▽

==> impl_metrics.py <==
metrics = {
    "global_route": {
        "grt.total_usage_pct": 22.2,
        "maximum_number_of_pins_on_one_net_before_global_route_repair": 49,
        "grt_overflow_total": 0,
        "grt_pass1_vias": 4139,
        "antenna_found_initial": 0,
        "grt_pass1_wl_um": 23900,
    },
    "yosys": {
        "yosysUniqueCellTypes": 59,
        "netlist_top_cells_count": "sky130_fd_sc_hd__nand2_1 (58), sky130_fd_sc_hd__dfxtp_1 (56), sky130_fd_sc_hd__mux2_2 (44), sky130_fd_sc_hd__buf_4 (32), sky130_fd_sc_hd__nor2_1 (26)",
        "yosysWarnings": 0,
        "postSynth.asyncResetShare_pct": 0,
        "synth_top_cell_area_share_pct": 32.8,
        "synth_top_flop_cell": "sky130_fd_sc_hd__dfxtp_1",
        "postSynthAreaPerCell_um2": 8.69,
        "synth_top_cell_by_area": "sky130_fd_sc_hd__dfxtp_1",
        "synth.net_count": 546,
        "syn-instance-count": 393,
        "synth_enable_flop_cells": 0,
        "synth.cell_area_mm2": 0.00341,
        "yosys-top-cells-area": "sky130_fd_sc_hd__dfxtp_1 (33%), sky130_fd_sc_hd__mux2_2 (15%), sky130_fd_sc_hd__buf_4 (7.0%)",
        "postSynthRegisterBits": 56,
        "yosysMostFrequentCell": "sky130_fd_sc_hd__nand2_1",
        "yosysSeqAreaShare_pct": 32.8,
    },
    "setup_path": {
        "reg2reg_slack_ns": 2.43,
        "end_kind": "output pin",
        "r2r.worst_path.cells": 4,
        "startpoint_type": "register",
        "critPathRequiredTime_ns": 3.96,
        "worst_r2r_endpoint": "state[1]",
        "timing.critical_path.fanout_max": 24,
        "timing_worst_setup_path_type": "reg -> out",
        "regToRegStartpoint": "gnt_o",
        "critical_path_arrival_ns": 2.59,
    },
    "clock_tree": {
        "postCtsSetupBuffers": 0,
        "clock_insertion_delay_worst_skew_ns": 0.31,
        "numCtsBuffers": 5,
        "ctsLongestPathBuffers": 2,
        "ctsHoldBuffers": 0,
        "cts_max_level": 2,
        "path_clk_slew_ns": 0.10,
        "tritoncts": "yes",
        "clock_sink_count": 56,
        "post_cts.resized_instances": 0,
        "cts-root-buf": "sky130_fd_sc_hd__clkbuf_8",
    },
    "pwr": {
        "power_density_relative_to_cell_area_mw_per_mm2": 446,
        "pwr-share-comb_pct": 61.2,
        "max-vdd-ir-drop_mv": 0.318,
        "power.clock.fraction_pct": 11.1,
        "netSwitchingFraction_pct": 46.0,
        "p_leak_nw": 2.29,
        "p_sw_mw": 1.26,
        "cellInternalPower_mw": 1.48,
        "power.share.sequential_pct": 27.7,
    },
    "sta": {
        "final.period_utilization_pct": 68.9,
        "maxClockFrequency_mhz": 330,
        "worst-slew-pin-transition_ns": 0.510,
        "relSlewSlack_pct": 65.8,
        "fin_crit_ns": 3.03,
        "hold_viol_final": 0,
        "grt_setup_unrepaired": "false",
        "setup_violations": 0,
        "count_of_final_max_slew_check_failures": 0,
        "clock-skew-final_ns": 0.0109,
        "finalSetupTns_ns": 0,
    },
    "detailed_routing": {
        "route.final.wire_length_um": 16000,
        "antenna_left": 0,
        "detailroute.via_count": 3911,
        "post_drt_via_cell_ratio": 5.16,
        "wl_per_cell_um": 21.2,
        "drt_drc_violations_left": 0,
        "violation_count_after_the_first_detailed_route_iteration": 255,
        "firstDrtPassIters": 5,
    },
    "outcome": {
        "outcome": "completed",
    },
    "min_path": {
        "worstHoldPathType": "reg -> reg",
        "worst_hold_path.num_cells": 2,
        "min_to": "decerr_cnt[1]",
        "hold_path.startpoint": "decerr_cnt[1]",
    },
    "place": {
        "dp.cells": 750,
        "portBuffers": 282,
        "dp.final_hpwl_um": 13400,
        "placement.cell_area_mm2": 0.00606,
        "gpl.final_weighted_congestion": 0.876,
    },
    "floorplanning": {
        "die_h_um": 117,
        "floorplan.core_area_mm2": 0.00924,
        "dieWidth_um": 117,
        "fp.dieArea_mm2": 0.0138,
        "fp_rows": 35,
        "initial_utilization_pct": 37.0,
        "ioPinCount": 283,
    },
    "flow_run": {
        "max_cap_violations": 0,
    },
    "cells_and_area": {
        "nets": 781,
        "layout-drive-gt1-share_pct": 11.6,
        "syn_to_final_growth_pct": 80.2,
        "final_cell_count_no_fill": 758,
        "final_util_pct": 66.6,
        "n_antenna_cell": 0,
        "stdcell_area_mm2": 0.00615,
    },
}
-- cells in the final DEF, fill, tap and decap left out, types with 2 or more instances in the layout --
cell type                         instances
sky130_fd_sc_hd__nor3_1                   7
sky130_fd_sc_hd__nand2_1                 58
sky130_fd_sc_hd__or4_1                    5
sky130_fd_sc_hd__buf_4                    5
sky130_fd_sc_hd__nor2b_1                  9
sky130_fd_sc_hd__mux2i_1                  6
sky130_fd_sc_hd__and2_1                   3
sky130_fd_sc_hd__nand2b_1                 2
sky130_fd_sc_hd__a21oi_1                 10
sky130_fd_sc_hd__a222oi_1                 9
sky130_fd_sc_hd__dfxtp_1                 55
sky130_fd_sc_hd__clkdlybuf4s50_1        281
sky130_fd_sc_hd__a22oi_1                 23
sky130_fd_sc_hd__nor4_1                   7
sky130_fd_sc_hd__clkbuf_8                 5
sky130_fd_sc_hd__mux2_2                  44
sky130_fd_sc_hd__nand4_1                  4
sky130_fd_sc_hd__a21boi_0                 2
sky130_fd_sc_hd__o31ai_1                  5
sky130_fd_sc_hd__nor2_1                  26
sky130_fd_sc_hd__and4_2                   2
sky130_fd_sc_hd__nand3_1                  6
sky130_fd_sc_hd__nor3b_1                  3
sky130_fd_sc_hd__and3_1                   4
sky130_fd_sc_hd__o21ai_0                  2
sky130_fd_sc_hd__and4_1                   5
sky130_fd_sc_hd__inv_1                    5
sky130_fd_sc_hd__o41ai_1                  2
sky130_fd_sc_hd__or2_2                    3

△

TASK GOAL :: Go through the data above and repeat all of it exactly.

COMPLETED TASK ::
==> impl_metrics.py <==
metrics = {
    "global_route": {
        "grt.total_usage_pct": 22.2,
        "maximum_number_of_pins_on_one_net_before_global_route_repair": 49,
        "grt_overflow_total": 0,
        "grt_pass1_vias": 4139,
        "antenna_found_initial": 0,
        "grt_pass1_wl_um": 23900,
    },
    "yosys": {
        "yosysUniqueCellTypes": 59,
        "netlist_top_cells_count": "sky130_fd_sc_hd__nand2_1 (58), sky130_fd_sc_hd__dfxtp_1 (56), sky130_fd_sc_hd__mux2_2 (44), sky130_fd_sc_hd__buf_4 (32), sky130_fd_sc_hd__nor2_1 (26)",
        "yosysWarnings": 0,
        "postSynth.asyncResetShare_pct": 0,
        "synth_top_cell_area_share_pct": 32.8,
        "synth_top_flop_cell": "sky130_fd_sc_hd__dfxtp_1",
        "postSynthAreaPerCell_um2": 8.69,
        "synth_top_cell_by_area": "sky130_fd_sc_hd__dfxtp_1",
        "synth.net_count": 546,
        "syn-instance-count": 393,
        "synth_enable_flop_cells": 0,
        "synth.cell_area_mm2": 0.00341,
        "yosys-top-cells-area": "sky130_fd_sc_hd__dfxtp_1 (33%), sky130_fd_sc_hd__mux2_2 (15%), sky130_fd_sc_hd__buf_4 (7.0%)",
        "postSynthRegisterBits": 56,
        "yosysMostFrequentCell": "sky130_fd_sc_hd__nand2_1",
        "yosysSeqAreaShare_pct": 32.8,
    },
    "setup_path": {
        "reg2reg_slack_ns": 2.43,
        "end_kind": "output pin",
        "r2r.worst_path.cells": 4,
        "startpoint_type": "register",
        "critPathRequiredTime_ns": 3.96,
        "worst_r2r_endpoint": "state[1]",
        "timing.critical_path.fanout_max": 24,
        "timing_worst_setup_path_type": "reg -> out",
        "regToRegStartpoint": "gnt_o",
        "critical_path_arrival_ns": 2.59,
    },
    "clock_tree": {
        "postCtsSetupBuffers": 0,
        "clock_insertion_delay_worst_skew_ns": 0.31,
        "numCtsBuffers": 5,
        "ctsLongestPathBuffers": 2,
        "ctsHoldBuffers": 0,
        "cts_max_level": 2,
        "path_clk_slew_ns": 0.10,
        "tritoncts": "yes",
        "clock_sink_count": 56,
        "post_cts.resized_instances": 0,
        "cts-root-buf": "sky130_fd_sc_hd__clkbuf_8",
    },
    "pwr": {
        "power_density_relative_to_cell_area_mw_per_mm2": 446,
        "pwr-share-comb_pct": 61.2,
        "max-vdd-ir-drop_mv": 0.318,
        "power.clock.fraction_pct": 11.1,
        "netSwitchingFraction_pct": 46.0,
        "p_leak_nw": 2.29,
        "p_sw_mw": 1.26,
        "cellInternalPower_mw": 1.48,
        "power.share.sequential_pct": 27.7,
    },
    "sta": {
        "final.period_utilization_pct": 68.9,
        "maxClockFrequency_mhz": 330,
        "worst-slew-pin-transition_ns": 0.510,
        "relSlewSlack_pct": 65.8,
        "fin_crit_ns": 3.03,
        "hold_viol_final": 0,
        "grt_setup_unrepaired": "false",
        "setup_violations": 0,
        "count_of_final_max_slew_check_failures": 0,
        "clock-skew-final_ns": 0.0109,
        "finalSetupTns_ns": 0,
    },
    "detailed_routing": {
        "route.final.wire_length_um": 16000,
        "antenna_left": 0,
        "detailroute.via_count": 3911,
        "post_drt_via_cell_ratio": 5.16,
        "wl_per_cell_um": 21.2,
        "drt_drc_violations_left": 0,
        "violation_count_after_the_first_detailed_route_iteration": 255,
        "firstDrtPassIters": 5,
    },
    "outcome": {
        "outcome": "completed",
    },
    "min_path": {
        "worstHoldPathType": "reg -> reg",
        "worst_hold_path.num_cells": 2,
        "min_to": "decerr_cnt[1]",
        "hold_path.startpoint": "decerr_cnt[1]",
    },
    "place": {
        "dp.cells": 750,
        "portBuffers": 282,
        "dp.final_hpwl_um": 13400,
        "placement.cell_area_mm2": 0.00606,
        "gpl.final_weighted_congestion": 0.876,
    },
    "floorplanning": {
        "die_h_um": 117,
        "floorplan.core_area_mm2": 0.00924,
        "dieWidth_um": 117,
        "fp.dieArea_mm2": 0.0138,
        "fp_rows": 35,
        "initial_utilization_pct": 37.0,
        "ioPinCount": 283,
    },
    "flow_run": {
        "max_cap_violations": 0,
    },
    "cells_and_area": {
        "nets": 781,
        "layout-drive-gt1-share_pct": 11.6,
        "syn_to_final_growth_pct": 80.2,
        "final_cell_count_no_fill": 758,
        "final_util_pct": 66.6,
        "n_antenna_cell": 0,
        "stdcell_area_mm2": 0.00615,
    },
}
-- cells in the final DEF, fill, tap and decap left out, types with 2 or more instances in the layout --
cell type                         instances
sky130_fd_sc_hd__nor3_1                   7
sky130_fd_sc_hd__nand2_1                 58
sky130_fd_sc_hd__or4_1                    5
sky130_fd_sc_hd__buf_4                    5
sky130_fd_sc_hd__nor2b_1                  9
sky130_fd_sc_hd__mux2i_1                  6
sky130_fd_sc_hd__and2_1                   3
sky130_fd_sc_hd__nand2b_1                 2
sky130_fd_sc_hd__a21oi_1                 10
sky130_fd_sc_hd__a222oi_1                 9
sky130_fd_sc_hd__dfxtp_1                 55
sky130_fd_sc_hd__clkdlybuf4s50_1        281
sky130_fd_sc_hd__a22oi_1                 23
sky130_fd_sc_hd__nor4_1                   7
sky130_fd_sc_hd__clkbuf_8                 5
sky130_fd_sc_hd__mux2_2                  44
sky130_fd_sc_hd__nand4_1                  4
sky130_fd_sc_hd__a21boi_0                 2
sky130_fd_sc_hd__o31ai_1                  5
sky130_fd_sc_hd__nor2_1                  26
sky130_fd_sc_hd__and4_2                   2
sky130_fd_sc_hd__nand3_1                  6
sky130_fd_sc_hd__nor3b_1                  3
sky130_fd_sc_hd__and3_1                   4
sky130_fd_sc_hd__o21ai_0                  2
sky130_fd_sc_hd__and4_1                   5
sky130_fd_sc_hd__inv_1                    5
sky130_fd_sc_hd__o41ai_1                  2
sky130_fd_sc_hd__or2_2                    3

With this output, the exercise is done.